Prompt: Once the line with "## layout make-up" is found in the data, output it and each following line exactly, up to and including the line with "endpoints found under the hold margin: 44 / 0", and nothing before or after.

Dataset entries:

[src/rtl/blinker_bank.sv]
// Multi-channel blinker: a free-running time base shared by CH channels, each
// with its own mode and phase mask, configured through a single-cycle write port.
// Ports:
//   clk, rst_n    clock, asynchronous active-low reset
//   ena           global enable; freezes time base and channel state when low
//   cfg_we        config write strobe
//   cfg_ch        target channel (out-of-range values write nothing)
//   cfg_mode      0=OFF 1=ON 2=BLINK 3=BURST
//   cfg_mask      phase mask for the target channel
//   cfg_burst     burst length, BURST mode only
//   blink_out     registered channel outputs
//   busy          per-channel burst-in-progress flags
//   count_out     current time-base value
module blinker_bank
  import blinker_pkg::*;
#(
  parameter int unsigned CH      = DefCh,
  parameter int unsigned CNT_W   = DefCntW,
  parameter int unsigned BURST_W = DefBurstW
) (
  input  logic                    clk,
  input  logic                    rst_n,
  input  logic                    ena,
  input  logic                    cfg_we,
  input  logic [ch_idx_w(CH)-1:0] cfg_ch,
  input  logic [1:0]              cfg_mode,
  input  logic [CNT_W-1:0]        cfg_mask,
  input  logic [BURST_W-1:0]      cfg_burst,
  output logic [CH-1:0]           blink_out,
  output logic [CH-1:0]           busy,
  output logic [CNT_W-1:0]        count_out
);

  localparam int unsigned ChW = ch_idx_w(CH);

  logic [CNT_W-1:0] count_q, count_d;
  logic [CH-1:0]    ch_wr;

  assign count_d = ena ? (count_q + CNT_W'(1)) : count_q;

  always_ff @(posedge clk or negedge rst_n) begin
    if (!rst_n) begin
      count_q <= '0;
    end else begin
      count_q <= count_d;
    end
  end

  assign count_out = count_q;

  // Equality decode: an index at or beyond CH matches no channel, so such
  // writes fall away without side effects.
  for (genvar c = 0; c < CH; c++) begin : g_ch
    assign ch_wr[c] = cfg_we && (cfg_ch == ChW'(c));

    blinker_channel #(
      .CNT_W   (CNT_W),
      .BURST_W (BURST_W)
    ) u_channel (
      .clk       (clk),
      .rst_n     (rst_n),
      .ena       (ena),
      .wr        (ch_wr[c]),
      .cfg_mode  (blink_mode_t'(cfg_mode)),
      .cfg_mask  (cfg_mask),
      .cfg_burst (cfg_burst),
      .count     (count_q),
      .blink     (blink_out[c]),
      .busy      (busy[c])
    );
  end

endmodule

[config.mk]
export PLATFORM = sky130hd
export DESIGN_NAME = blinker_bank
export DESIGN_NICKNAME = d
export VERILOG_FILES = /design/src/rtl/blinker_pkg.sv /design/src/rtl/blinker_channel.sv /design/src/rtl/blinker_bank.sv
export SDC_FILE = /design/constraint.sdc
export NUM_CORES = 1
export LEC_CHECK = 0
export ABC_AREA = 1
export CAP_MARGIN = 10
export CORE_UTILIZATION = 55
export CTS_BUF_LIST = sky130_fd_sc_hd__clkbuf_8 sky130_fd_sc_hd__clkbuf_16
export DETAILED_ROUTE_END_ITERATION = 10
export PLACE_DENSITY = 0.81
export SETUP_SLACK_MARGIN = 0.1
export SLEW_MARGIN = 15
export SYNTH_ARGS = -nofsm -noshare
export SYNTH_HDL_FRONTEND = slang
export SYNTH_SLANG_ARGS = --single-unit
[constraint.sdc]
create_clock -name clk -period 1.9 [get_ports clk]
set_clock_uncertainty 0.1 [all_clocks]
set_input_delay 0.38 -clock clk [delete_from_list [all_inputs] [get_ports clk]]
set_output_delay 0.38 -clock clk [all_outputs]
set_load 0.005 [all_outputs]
---
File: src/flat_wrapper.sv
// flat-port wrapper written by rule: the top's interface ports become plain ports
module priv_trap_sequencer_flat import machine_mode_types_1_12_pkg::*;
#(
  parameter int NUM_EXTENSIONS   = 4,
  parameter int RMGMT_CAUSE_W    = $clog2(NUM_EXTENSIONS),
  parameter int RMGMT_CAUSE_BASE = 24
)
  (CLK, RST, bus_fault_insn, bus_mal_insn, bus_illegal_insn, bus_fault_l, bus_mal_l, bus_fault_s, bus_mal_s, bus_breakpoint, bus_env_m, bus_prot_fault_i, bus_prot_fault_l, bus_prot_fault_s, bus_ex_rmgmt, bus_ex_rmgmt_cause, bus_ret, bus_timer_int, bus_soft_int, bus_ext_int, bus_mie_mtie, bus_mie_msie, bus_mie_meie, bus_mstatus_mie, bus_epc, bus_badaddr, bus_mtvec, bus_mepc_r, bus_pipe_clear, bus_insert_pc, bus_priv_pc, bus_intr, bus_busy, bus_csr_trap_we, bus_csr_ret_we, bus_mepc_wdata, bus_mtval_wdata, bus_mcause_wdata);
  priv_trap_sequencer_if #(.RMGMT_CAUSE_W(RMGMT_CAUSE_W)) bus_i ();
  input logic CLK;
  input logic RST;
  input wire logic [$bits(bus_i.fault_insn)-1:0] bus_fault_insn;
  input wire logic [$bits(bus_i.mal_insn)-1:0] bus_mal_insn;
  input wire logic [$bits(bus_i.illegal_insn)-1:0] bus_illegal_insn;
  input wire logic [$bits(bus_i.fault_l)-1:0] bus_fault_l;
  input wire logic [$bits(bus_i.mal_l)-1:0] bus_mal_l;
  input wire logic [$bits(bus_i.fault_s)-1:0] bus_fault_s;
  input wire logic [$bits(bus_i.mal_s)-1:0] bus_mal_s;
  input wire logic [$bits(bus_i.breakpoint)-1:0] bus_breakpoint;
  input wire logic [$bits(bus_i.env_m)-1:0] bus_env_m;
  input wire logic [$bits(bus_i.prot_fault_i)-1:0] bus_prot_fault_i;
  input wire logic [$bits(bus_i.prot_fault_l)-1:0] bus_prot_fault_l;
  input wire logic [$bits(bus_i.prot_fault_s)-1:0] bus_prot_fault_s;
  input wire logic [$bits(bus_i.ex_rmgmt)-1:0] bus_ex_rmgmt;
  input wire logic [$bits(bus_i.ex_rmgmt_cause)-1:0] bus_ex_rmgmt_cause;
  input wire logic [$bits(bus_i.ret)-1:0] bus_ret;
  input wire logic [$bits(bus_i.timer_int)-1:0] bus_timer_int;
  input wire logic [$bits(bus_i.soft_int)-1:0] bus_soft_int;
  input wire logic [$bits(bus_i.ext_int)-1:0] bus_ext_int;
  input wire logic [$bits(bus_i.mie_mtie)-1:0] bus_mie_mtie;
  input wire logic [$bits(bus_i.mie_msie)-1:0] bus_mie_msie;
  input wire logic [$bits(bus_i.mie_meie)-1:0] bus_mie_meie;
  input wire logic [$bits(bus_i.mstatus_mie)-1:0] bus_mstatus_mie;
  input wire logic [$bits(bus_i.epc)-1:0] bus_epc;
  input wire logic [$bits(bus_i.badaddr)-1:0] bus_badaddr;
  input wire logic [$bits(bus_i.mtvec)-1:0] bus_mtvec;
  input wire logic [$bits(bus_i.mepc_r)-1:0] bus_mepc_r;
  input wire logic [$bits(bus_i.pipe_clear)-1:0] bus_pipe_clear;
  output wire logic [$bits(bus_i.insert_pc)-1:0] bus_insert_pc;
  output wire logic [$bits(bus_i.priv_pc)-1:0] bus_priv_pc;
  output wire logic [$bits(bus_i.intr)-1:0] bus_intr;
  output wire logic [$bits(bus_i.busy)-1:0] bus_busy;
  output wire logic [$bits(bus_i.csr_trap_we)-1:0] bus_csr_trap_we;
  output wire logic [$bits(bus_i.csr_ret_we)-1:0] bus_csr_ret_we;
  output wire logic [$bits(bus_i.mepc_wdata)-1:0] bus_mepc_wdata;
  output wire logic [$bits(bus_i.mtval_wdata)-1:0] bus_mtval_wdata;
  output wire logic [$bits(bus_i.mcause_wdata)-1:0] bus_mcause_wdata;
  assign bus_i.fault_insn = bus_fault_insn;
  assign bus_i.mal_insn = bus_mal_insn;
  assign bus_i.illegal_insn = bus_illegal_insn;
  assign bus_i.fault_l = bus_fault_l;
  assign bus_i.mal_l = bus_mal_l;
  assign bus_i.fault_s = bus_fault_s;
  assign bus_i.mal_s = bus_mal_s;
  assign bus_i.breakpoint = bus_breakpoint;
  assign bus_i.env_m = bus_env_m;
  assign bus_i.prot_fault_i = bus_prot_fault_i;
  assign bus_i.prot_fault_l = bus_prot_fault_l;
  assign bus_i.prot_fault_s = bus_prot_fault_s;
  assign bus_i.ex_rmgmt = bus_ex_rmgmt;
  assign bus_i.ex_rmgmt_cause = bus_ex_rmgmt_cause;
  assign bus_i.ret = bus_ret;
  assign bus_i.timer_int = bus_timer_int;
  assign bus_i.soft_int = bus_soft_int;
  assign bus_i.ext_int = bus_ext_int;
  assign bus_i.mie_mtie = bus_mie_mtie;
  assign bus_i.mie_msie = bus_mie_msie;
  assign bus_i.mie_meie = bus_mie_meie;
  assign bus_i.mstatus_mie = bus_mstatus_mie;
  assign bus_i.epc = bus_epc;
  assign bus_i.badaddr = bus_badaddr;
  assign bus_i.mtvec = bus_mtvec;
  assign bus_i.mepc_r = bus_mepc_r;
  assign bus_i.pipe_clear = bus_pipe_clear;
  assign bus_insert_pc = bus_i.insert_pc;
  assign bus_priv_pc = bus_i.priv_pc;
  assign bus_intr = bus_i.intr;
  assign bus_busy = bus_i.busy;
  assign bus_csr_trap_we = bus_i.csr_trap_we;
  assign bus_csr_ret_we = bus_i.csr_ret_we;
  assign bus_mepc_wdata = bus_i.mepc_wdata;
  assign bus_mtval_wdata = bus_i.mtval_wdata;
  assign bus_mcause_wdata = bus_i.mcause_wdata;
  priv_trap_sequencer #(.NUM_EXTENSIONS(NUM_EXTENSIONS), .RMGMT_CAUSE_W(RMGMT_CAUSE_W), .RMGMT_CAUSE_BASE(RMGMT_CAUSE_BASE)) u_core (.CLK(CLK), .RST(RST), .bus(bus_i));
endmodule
---
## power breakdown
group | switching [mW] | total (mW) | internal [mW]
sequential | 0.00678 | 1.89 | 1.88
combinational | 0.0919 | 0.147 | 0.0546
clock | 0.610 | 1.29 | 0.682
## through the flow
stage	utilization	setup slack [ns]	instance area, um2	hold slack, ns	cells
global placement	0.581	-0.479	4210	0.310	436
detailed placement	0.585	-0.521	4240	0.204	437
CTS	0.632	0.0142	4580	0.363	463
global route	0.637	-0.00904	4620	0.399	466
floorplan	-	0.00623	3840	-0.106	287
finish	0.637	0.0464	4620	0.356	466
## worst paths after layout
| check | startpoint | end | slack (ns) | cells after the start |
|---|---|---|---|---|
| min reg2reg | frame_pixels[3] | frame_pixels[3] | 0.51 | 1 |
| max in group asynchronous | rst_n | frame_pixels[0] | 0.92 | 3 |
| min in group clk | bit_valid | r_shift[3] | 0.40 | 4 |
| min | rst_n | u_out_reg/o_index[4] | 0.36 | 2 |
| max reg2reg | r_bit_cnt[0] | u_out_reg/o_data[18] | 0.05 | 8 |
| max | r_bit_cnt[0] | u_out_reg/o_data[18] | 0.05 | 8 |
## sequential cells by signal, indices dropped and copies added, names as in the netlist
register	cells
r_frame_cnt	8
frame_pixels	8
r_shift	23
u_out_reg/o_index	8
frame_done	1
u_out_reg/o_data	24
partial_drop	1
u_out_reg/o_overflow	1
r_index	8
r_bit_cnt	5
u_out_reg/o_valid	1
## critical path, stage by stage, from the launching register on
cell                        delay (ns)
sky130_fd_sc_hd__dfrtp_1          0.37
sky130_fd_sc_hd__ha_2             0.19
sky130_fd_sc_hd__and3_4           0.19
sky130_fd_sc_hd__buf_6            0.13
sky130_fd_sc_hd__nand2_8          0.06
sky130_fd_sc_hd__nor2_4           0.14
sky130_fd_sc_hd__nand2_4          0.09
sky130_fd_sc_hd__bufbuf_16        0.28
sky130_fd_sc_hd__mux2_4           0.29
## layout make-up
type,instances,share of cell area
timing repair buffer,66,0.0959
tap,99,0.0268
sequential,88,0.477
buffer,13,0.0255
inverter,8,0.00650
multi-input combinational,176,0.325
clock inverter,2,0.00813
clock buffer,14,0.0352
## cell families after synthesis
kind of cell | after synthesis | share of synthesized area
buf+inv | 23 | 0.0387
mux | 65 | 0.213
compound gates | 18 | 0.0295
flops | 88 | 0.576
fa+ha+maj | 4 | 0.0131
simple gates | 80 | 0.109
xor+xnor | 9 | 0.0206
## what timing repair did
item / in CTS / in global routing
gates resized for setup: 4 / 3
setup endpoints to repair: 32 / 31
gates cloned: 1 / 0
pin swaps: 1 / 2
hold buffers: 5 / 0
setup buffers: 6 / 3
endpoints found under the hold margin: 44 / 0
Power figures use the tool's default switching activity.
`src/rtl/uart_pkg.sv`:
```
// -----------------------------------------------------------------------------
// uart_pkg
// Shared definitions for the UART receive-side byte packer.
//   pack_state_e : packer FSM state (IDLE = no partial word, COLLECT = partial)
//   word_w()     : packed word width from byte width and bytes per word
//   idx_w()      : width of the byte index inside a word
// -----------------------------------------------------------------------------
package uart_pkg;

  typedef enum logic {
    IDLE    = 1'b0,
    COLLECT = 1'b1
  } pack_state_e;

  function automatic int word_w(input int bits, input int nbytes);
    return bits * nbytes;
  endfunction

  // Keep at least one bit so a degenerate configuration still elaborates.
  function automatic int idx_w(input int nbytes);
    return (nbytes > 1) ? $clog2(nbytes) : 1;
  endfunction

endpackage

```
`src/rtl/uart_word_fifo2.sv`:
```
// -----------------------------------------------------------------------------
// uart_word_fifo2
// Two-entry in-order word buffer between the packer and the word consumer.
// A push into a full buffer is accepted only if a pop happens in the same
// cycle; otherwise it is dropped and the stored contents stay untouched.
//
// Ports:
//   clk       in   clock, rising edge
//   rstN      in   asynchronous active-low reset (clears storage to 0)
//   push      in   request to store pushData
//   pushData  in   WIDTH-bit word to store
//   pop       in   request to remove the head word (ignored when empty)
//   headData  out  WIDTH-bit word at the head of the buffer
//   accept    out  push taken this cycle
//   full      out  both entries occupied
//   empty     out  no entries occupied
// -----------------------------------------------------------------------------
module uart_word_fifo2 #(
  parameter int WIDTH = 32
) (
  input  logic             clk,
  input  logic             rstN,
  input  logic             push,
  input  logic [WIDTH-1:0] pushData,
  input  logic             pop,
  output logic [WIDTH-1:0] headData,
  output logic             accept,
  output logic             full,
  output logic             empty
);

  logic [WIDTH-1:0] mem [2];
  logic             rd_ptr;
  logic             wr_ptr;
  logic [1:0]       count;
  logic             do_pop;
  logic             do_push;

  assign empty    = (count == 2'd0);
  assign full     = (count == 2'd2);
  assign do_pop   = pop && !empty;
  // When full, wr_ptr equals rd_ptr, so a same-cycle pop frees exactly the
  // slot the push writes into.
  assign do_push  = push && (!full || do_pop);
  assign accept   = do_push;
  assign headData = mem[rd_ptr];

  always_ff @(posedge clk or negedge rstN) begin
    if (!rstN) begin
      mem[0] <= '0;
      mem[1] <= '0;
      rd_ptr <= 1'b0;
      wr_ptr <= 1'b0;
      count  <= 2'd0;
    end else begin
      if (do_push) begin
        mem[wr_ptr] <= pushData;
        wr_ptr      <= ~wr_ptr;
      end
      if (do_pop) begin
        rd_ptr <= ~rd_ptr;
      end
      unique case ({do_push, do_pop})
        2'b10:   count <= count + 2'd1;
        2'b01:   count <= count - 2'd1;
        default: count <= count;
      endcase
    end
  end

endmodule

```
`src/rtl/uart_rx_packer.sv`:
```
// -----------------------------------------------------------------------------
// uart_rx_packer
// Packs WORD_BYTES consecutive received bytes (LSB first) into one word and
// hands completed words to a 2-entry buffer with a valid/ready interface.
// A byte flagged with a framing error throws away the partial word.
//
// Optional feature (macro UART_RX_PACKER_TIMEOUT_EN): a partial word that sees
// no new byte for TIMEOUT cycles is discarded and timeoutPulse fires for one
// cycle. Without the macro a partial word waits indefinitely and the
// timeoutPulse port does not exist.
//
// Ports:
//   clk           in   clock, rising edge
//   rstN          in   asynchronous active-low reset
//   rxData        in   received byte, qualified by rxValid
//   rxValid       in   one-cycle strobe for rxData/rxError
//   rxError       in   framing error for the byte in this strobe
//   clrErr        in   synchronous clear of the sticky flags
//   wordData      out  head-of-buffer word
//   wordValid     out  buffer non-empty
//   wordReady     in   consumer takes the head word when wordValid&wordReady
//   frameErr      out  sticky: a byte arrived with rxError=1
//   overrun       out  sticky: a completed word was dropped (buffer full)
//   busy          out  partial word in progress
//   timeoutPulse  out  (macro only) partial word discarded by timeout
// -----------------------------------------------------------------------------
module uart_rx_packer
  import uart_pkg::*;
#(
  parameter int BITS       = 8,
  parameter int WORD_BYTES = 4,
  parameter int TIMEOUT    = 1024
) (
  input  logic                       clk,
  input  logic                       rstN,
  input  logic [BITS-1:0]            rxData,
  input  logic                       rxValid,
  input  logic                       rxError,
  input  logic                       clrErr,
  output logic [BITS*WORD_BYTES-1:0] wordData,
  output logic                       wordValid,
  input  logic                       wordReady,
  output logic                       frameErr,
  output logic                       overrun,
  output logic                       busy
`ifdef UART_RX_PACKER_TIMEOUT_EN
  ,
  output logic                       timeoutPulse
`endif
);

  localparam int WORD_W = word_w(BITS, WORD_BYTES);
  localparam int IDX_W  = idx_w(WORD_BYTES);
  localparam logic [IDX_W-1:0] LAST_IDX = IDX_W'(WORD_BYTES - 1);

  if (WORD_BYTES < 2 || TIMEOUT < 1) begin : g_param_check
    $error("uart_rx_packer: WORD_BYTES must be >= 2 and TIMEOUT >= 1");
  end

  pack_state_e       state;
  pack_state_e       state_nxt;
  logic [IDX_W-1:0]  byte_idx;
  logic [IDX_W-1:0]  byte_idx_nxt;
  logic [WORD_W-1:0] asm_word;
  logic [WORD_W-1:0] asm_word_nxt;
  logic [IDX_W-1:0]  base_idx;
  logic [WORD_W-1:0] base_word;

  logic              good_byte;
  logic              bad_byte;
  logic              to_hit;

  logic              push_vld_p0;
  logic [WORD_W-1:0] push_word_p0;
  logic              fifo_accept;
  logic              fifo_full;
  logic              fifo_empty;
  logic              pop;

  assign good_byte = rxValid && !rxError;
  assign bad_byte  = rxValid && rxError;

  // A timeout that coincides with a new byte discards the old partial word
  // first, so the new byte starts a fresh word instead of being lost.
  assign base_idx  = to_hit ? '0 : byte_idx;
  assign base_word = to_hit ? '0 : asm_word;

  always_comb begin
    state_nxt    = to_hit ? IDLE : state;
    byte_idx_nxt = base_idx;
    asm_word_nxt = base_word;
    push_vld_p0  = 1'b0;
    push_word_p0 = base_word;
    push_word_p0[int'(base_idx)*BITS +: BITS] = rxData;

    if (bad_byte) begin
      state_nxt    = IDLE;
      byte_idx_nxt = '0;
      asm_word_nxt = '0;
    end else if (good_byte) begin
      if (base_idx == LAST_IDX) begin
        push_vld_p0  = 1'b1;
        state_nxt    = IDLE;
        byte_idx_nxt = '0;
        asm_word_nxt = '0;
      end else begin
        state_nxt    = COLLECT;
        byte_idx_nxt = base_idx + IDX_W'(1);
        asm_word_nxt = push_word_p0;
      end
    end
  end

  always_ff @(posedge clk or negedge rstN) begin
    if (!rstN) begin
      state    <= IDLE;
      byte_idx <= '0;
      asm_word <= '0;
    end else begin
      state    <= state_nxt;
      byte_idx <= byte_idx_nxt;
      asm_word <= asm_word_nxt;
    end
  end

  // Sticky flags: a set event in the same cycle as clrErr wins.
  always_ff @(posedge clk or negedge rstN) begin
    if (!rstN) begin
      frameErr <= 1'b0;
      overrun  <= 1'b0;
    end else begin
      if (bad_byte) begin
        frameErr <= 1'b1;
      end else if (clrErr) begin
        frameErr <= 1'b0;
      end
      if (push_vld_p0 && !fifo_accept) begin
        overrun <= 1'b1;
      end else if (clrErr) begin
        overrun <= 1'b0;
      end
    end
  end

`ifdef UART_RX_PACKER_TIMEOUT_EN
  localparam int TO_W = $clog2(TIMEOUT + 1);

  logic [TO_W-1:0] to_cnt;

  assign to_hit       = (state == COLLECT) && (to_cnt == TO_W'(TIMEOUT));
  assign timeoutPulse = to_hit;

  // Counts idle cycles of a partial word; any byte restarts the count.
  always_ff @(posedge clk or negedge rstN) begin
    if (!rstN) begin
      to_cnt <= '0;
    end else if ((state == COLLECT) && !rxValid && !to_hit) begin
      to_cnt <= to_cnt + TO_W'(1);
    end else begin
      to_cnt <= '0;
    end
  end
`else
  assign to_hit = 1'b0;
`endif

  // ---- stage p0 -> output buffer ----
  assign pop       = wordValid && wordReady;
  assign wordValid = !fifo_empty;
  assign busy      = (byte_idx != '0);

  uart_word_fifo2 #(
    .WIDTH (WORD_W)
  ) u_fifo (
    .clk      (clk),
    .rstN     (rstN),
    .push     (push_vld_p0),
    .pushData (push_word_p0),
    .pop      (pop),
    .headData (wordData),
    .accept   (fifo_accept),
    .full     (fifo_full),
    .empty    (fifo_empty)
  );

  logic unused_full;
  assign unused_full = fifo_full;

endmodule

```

Exercise result:
## layout make-up
type,instances,share of cell area
timing repair buffer,66,0.0959
tap,99,0.0268
sequential,88,0.477
buffer,13,0.0255
inverter,8,0.00650
multi-input combinational,176,0.325
clock inverter,2,0.00813
clock buffer,14,0.0352
## cell families after synthesis
kind of cell | after synthesis | share of synthesized area
buf+inv | 23 | 0.0387
mux | 65 | 0.213
compound gates | 18 | 0.0295
flops | 88 | 0.576
fa+ha+maj | 4 | 0.0131
simple gates | 80 | 0.109
xor+xnor | 9 | 0.0206
## what timing repair did
item / in CTS / in global routing
gates resized for setup: 4 / 3
setup endpoints to repair: 32 / 31
gates cloned: 1 / 0
pin swaps: 1 / 2
hold buffers: 5 / 0
setup buffers: 6 / 3
endpoints found under the hold margin: 44 / 0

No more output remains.